Fossil of ancient chimera sheds light on origins of jawed vertebrates – including humans

A 280-million-year-old skull fossil sheds light on the origin of the modern chimera also known as the « ghost shark » and more generally on the origins of jawed vertebrates — including humans.

The Monterey Bay Aquarium Research Institute published these exceptional images in 2009: a « chimera » filmed for the very first time in the abyss. The species belongs to the family of chimaeriformes also called “ghost sharks”. It is in fact a distant cousin of the sharks and rays living in the abyss of the oceans which evolved differently between 250 and 300 million years ago. Nevertheless, little is known about chimeras. Scientists aren’t sure what they eat, how long they live, or even how well they reproduce. Based on beached or bycatch chimaeras, researchers know that these fish have cartilaginous skeletons like sharks and rays, but beyond that, the evolutionary origins remain a mystery.

The fossil of an amateur collector discovered in 1980 and preserved since at the South African Museum in Cape Town allows us to learn more. The fossilized skull of a beautifully named ancient fish Dwykaselachus oosthuizeni has indeed revealed a surprising number of similarities with modern chimeras that inhabit the depths of the oceans. If the exterior of the skull resembles that of prehistoric sharks called symmoriiforms, high definition scans have revealed internal structures resembling that of modern chimeras such as the cranial nerves, the nostrils or the inner ear, thus placing the creature at a crucial moment in the history of evolution.

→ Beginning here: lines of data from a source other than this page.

**config.mk**
```make
export PLATFORM = sky130hd
export DESIGN_NAME = core_seq_ctrl
export DESIGN_NICKNAME = d
export VERILOG_FILES = /design/src/rtl/core_ctrl_pkg.sv /design/src/rtl/resp_watchdog.sv /design/src/rtl/core_seq_ctrl.sv
export SDC_FILE = /design/constraint.sdc
export NUM_CORES = 1
export LEC_CHECK = 0
export CAP_MARGIN = 10
export CORE_MARGIN = 10
export CORE_UTILIZATION = 48
export DETAILED_ROUTE_END_ITERATION = 10
export PLACE_DENSITY_LB_ADDON = 0.1
export SETUP_SLACK_MARGIN = 0.2
export SLEW_MARGIN = 30
export SYNTH_ARGS = -nofsm -noshare
export SYNTH_HDL_FRONTEND = slang
export SYNTH_SLANG_ARGS = --single-unit
```
**constraint.sdc**
```tcl
create_clock -name sys_clk -period 3.2 [get_ports sys_clk]
set_input_delay 0.8 -clock sys_clk [delete_from_list [all_inputs] [get_ports sys_clk]]
set_output_delay 0.8 -clock sys_clk [all_outputs]
set_load 0.02 [all_outputs]
```
**src/rtl/core_ctrl_pkg.sv**
```systemverilog
// Shared types and constants for the RV32E instruction sequencer.
package core_ctrl_pkg;

    localparam int unsigned INST_W = 32;
    localparam int unsigned TRAP_W = 3;
    localparam int unsigned WDOG_W = 16;

    typedef enum logic [2:0] {
        ST_IDLE   = 3'd0,
        ST_F_REQ  = 3'd1,
        ST_F_WAIT = 3'd2,
        ST_DEC    = 3'd3,
        ST_M_REQ  = 3'd4,
        ST_M_WAIT = 3'd5,
        ST_WB     = 3'd6,
        ST_HALT   = 3'd7
    } state_e;

    typedef enum logic [TRAP_W-1:0] {
        TRAP_NONE    = 3'd0,
        TRAP_EBREAK  = 3'd1,
        TRAP_ILLEGAL = 3'd2,
        TRAP_IFU_ERR = 3'd3,
        TRAP_LSU_ERR = 3'd4,
        TRAP_TIMEOUT = 3'd5
    } trap_e;

endpackage

```
**src/rtl/resp_watchdog.sv**
```systemverilog
// Response watchdog: counts cycles spent waiting and flags expiry on the TIMEOUT-th one.
module resp_watchdog
    import core_ctrl_pkg::*;
#(
    parameter int unsigned TIMEOUT = 255
) (
    input  logic sys_clk,
    input  logic sys_rst_n,
    input  logic clear,
    input  logic enable,
    output logic expired_c
);

    logic [WDOG_W-1:0] cnt_q;

    // Wait-cycle counter; held at the expiry value so it never wraps
    always_ff @(posedge sys_clk or negedge sys_rst_n) begin
        if (!sys_rst_n) begin
            cnt_q <= '0;
        end else if (clear) begin
            cnt_q <= '0;
        end else if (enable && !expired_c) begin
            cnt_q <= cnt_q + WDOG_W'(1);
        end
    end

    assign expired_c = enable && (cnt_q == WDOG_W'(TIMEOUT - 1));

endmodule

```
**src/rtl/core_seq_ctrl.sv**
```systemverilog
// Multi-cycle instruction sequencer: fetch/load-store handshakes, retire pulses, traps, counters.
module core_seq_ctrl
    import core_ctrl_pkg::*;
#(
    parameter int unsigned TIMEOUT = 255,
    parameter int unsigned CNT_W   = 32
) (
    input  logic              sys_clk,
    input  logic              sys_rst_n,
    input  logic              run_en,
    output logic              ifu_req_valid,
    input  logic              ifu_req_ready,
    input  logic              ifu_rsp_valid,
    input  logic              ifu_rsp_err,
    input  logic [INST_W-1:0] ifu_rsp_inst,
    output logic [INST_W-1:0] inst,
    input  logic              dec_ld,
    input  logic              dec_st,
    input  logic              dec_rd_wen,
    input  logic              dec_redirect,
    input  logic              dec_ebreak,
    input  logic              dec_illegal,
    output logic              lsu_req_valid,
    input  logic              lsu_req_ready,
    input  logic              lsu_rsp_valid,
    input  logic              lsu_rsp_err,
    output logic              gpr_wen,
    output logic              pc_wen,
    output logic              commit,
    output logic              halt,
    output logic [TRAP_W-1:0] trap_cause,
    output logic [CNT_W-1:0]  cycle_cnt,
    output logic [CNT_W-1:0]  instret_cnt
);

    state_e state_q;
    state_e state_d;
    trap_e  trap_d;

    logic ifu_exp_c;
    logic lsu_exp_c;
    logic ifu_wdog_clr;
    logic ifu_wdog_en;
    logic lsu_wdog_clr;
    logic lsu_wdog_en;

    logic ifu_req_valid_d;
    logic lsu_req_valid_d;
    logic commit_d;
    logic gpr_wen_d;
    logic pc_wen_d;
    logic halt_d;

    // Watchdogs restart while the request is pending and run only in the wait state
    assign ifu_wdog_clr = (state_q == ST_F_REQ);
    assign ifu_wdog_en  = (state_q == ST_F_WAIT);
    assign lsu_wdog_clr = (state_q == ST_M_REQ);
    assign lsu_wdog_en  = (state_q == ST_M_WAIT);

    resp_watchdog #(.TIMEOUT(TIMEOUT)) u_ifu_wdog (
        .sys_clk   (sys_clk),
        .sys_rst_n (sys_rst_n),
        .clear     (ifu_wdog_clr),
        .enable    (ifu_wdog_en),
        .expired_c (ifu_exp_c)
    );

    resp_watchdog #(.TIMEOUT(TIMEOUT)) u_lsu_wdog (
        .sys_clk   (sys_clk),
        .sys_rst_n (sys_rst_n),
        .clear     (lsu_wdog_clr),
        .enable    (lsu_wdog_en),
        .expired_c (lsu_exp_c)
    );

    // State register
    always_ff @(posedge sys_clk or negedge sys_rst_n) begin
        if (!sys_rst_n) begin
            state_q <= ST_IDLE;
        end else begin
            state_q <= state_d;
        end
    end

    // Next-state and trap-cause selection; a response beats a same-cycle watchdog expiry
    always_comb begin
        state_d = state_q;
        trap_d  = TRAP_NONE;
        case (state_q)
            ST_IDLE:   if (run_en) state_d = ST_F_REQ;
            ST_F_REQ:  if (ifu_req_ready) state_d = ST_F_WAIT;
            ST_F_WAIT: begin
                if (ifu_rsp_valid) begin
                    if (ifu_rsp_err) begin
                        state_d = ST_HALT;
                        trap_d  = TRAP_IFU_ERR;
                    end else begin
                        state_d = ST_DEC;
                    end
                end else if (ifu_exp_c) begin
                    state_d = ST_HALT;
                    trap_d  = TRAP_TIMEOUT;
                end
            end
            ST_DEC: begin
                if (dec_illegal) begin
                    state_d = ST_HALT;
                    trap_d  = TRAP_ILLEGAL;
                end else if (dec_ebreak) begin
                    state_d = ST_HALT;
                    trap_d  = TRAP_EBREAK;
                end else if (dec_ld || dec_st) begin
                    state_d = ST_M_REQ;
                end else begin
                    state_d = ST_WB;
                end
            end
            ST_M_REQ:  if (lsu_req_ready) state_d = ST_M_WAIT;
            ST_M_WAIT: begin
                if (lsu_rsp_valid) begin
                    if (lsu_rsp_err) begin
                        state_d = ST_HALT;
                        trap_d  = TRAP_LSU_ERR;
                    end else begin
                        state_d = ST_WB;
                    end
                end else if (lsu_exp_c) begin
                    state_d = ST_HALT;
                    trap_d  = TRAP_TIMEOUT;
                end
            end
            ST_WB:     state_d = run_en ? ST_F_REQ : ST_IDLE;
            ST_HALT:   state_d = ST_HALT;
            default:   state_d = ST_IDLE;
        endcase
    end

    // Output decode of the upcoming state, registered below so outputs track the state
    always_comb begin
        ifu_req_valid_d = (state_d == ST_F_REQ);
        lsu_req_valid_d = (state_d == ST_M_REQ);
        commit_d        = (state_d == ST_WB);
        gpr_wen_d       = commit_d && dec_rd_wen && !dec_st;
        pc_wen_d        = commit_d && dec_redirect;
        halt_d          = (state_d == ST_HALT);
    end

    // Output, instruction latch, trap and counter registers
    always_ff @(posedge sys_clk or negedge sys_rst_n) begin
        if (!sys_rst_n) begin
            ifu_req_valid <= 1'b0;
            lsu_req_valid <= 1'b0;
            commit        <= 1'b0;
            gpr_wen       <= 1'b0;
            pc_wen        <= 1'b0;
            halt          <= 1'b0;
            inst          <= '0;
            trap_cause    <= '0;
            cycle_cnt     <= '0;
            instret_cnt   <= '0;
        end else begin
            ifu_req_valid <= ifu_req_valid_d;
            lsu_req_valid <= lsu_req_valid_d;
            commit        <= commit_d;
            gpr_wen       <= gpr_wen_d;
            pc_wen        <= pc_wen_d;
            halt          <= halt_d;
            if (state_q == ST_F_WAIT && ifu_rsp_valid && !ifu_rsp_err) begin
                inst <= ifu_rsp_inst;
            end
            if (state_d == ST_HALT && state_q != ST_HALT) begin
                trap_cause <= trap_d;
            end
            if (state_q != ST_HALT) begin
                cycle_cnt <= cycle_cnt + CNT_W'(1);
            end
            if (state_q == ST_WB) begin
                instret_cnt <= instret_cnt + CNT_W'(1);
            end
        end
    end

endmodule
```
==> impl_results.md, run 1 <==
- Status: completed
- H-tree levels: 4
- Final instance area: 8578 µm²
- Met2 Track Usage GR: 28.77%
- Share of cells above drive strength 1: 11.71%
- Number of flops mapped to enable cells by yosys: 0
- Area leader, netlist: dfrtp_1
- DIE WIDTH: between 100 and 150 µm
- Post-layout util: about two thirds
- I/O Buffers: 151
- Clk_lat worst skew: 0.42 ns
- Cts bufs inserted: 17
- Antenna cell count: 0
- Total gr overflow: 0
- Final worst slack: 0.8260 ns
- Multi-input gate area: 2694 µm²
- Die Y: 134.5 µm
- Drt initial violations: 265
- Final Hold Viols: 0
- Post-route minimum period: 2.374 ns
- M3 GR Usage: 4.377%
- Startpoint Class: flop
- Hold WS: approximately 0.42 ns
- Core Region: 12720 µm²
- Num ports: 152
- Worst-margin pin slew: between 0.7 and 0.8 ns
- Synth unique cells: 52
- Top-area cell type share of the netlist area: 55.63%
- HPWL after DPL: approximately 11 mm
- Most numerous cell in the Yosys netlist: dfrtp_1
- Worst Hold Class: in2async
- Required time of the critical path: 3.53 ns
- Met1 Use GR: between 20% and 30%
- FMAX: 421.2 MHz
- Antenna violations before repair: 0
- Fin nets: 766
- Post-CTS Hold Buffers: 0
- Starting Density: 49.50%
- Placed cells: 866
- CP Capture Type: flop
- Antenna viol nets, final: 0
- Rows: 41
- Cell Pwr Density: 749.0 nW/µm²
- Post-DP Area: 8004 µm²
- Register Area: 3503 µm²
- DRC: 0
- Slew margin rel.: ~47%
- CP arrival: 2.71 ns
- GR peak layer: met2
- Sequential share of the synthesized area: 55.63%
- Drt pass-1 iters: 4
- Drt wl/cell: 16.97 µm
- Max Cap Violations: 0
- Primary FF master, synth: dfrtp_1
- Overall power: 6.425 mW
- Vias: between 4000 and 5000
- WL final: between 15 and 20 mm
- Vias per cell: 5.231
- Full die area: ~18000 µm²
- Final max-slew violation count: 0
- Layout area overhead: 36.22%
- Period utilization: between 70 and 80%
- Vias in the first global route: around 4900
- Maximum vdd drop: 0.5100 mV
- Clk_skew: 0.005187 ns
- CTS Root Buffer Type: clkbuf_16
- Largest cells by area after synthesis: dfrtp_1 (56%), xnor2_1 (8.2%), mux2_2 (6.1%)
- Postcts setup bufs: 0
- RSZ-0062 raised after global routing: false
- Syn Nets: 605
- Cells after synthesis: 552
- Finished Layout Cells: 898
- Synthesized area: ~6300 µm²
- First-pass GRT wire length: 24.95 mm
- Leak: 3.729 nW
- Synth Register Bits: 140
- Mean Syn Cell Area: 11.41 µm²
- Ys async rst share: 100.0%
- Crit path max fanout: 21
- Post-synth top cells: dfrtp_1 (140), xnor2_1 (59), nor2_1 (49)
- Pin count of the biggest net entering global routing: 77
- CTS tree: yes
- Setup TNS Final: 0 ns
- GPL Wtd Cong: slightly above 0.8
- Setup violators final: 0
- CTS Buffer Depth: 2
- Pre-CTS setup slack: just over 0.5 ns
- Post-CTS Resized: 0
- Fill count: a little under 1000
- Clk slew on worst S/H paths: 0.06 ns
- GRT Total Usage: between 10% and 20%
- Total clock sinks: 140
- Kind of critical path: reg2reg
- Number of synthesis warnings: 0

Of all living vertebrates with jaws, chimaeras seem to offer the best promise of one day finding an archive of information about conditions close to the last common ancestor of humans and the great white shark. At the end of the Devonian period, about 360 million years ago, there was a great extinction of vertebrate animals leading to the explosion of cartilaginous fish, many of which were chimaeras and not sharks, many more common today.